In each episode, the Deliriant lives on the fringes of society, a criminal, mongrel or monster. Throughout, there is a consistent aura of paranoia. The Deliriant is always ensnared or trapped by some aspect of society. In this respect, Resurrection stands as a veiled rebuke to Chinese authoritarianism. Bi Gan eschews the lengthy tracking shots of Long Day's Journey into Night enhancing the sense of the Deliriant's entrapment. That is until the last segment set on the eve of Y2K. In this section, the Deliriant is a young gang banger whose girl is under the control of a mobster. The camera follows the young lovers as they seek escape through the labyrinthian streets of the city. Only when they commandeer a barge and head out to sea, a recurring symbol of freedom in the film, do they seem at liberty.

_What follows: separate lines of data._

## config.mk

```make
export PLATFORM = sky130hd
export DESIGN_NAME = hazardUnit
export DESIGN_NICKNAME = d
export VERILOG_FILES = /design/src/hazardPkg.sv /design/src/fwdSourceTrack.sv /design/src/fwdOperand.sv /design/src/stallUnit.sv /design/src/branchUnit.sv /design/src/hazardUnit.sv
export SDC_FILE = /design/constraint.sdc
export NUM_CORES = 1
export LEC_CHECK = 0
export BUFFER_PORTS_ARGS = -buffer_cell sky130_fd_sc_hd__buf_4
export CORE_MARGIN = 2
export CORE_UTILIZATION = 44
export DETAILED_ROUTE_END_ITERATION = 16
export PLACE_DENSITY = 0.88
export SYNTH_ARGS = -nofsm -noshare
export SYNTH_HDL_FRONTEND = slang
export SYNTH_SLANG_ARGS = --single-unit
```

## constraint.sdc

```tcl
create_clock -name clk -period 2.55 [get_ports clk]
set_input_delay 0.255 -clock clk [delete_from_list [all_inputs] [get_ports clk]]
set_output_delay 0.255 -clock clk [all_outputs]
set_load 0.01 [all_outputs]
```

Resurrection is chock full of film allusions. Now this can be a boon or a curse. The Bride has a host of references, not only Mary Shelley, but Bonnie and Clyde and Bartleby the Scrivener. Unfortunately, these allusion add little to the film. They merely serve to prop up a flimsy dramatic framework. Squeal, with its allusions to Barry Lyndon, is an example of a picture in which the film references add to its complexity and resonance. I feel much the same about Resurrection. The shout outs to Day of Wrath, The Lady From Shanghai, and Kiss Me Deadly add to the mood of mistrust and treachery. The China portrayed in Resurrection is the hall of mirrors of the modern totalitarian surveillance state.
Those seeking an overarching narrative in Resurrection are grasping at straws. The film is a set of variations on a theme. It is a movie designed to excite the mind's eye, as the continued use of the motif of the iris attests to. The episodes, as Tom Verlaine once put it, alternately dissolve and reveal. Actually Verlaine called it Dissolve/Reveal, a more cinematic version of the psychedelic pivot where the fire of everyday existence melts into the pool of the collective unconscious. The circularity of Resurrection's form, beginning and ending in a movie theater reflects the film's presentation of eternal recurrence. Same as it ever was through modern Chinese history. Deliriants of all stripes will find much to assay and treasure in this film.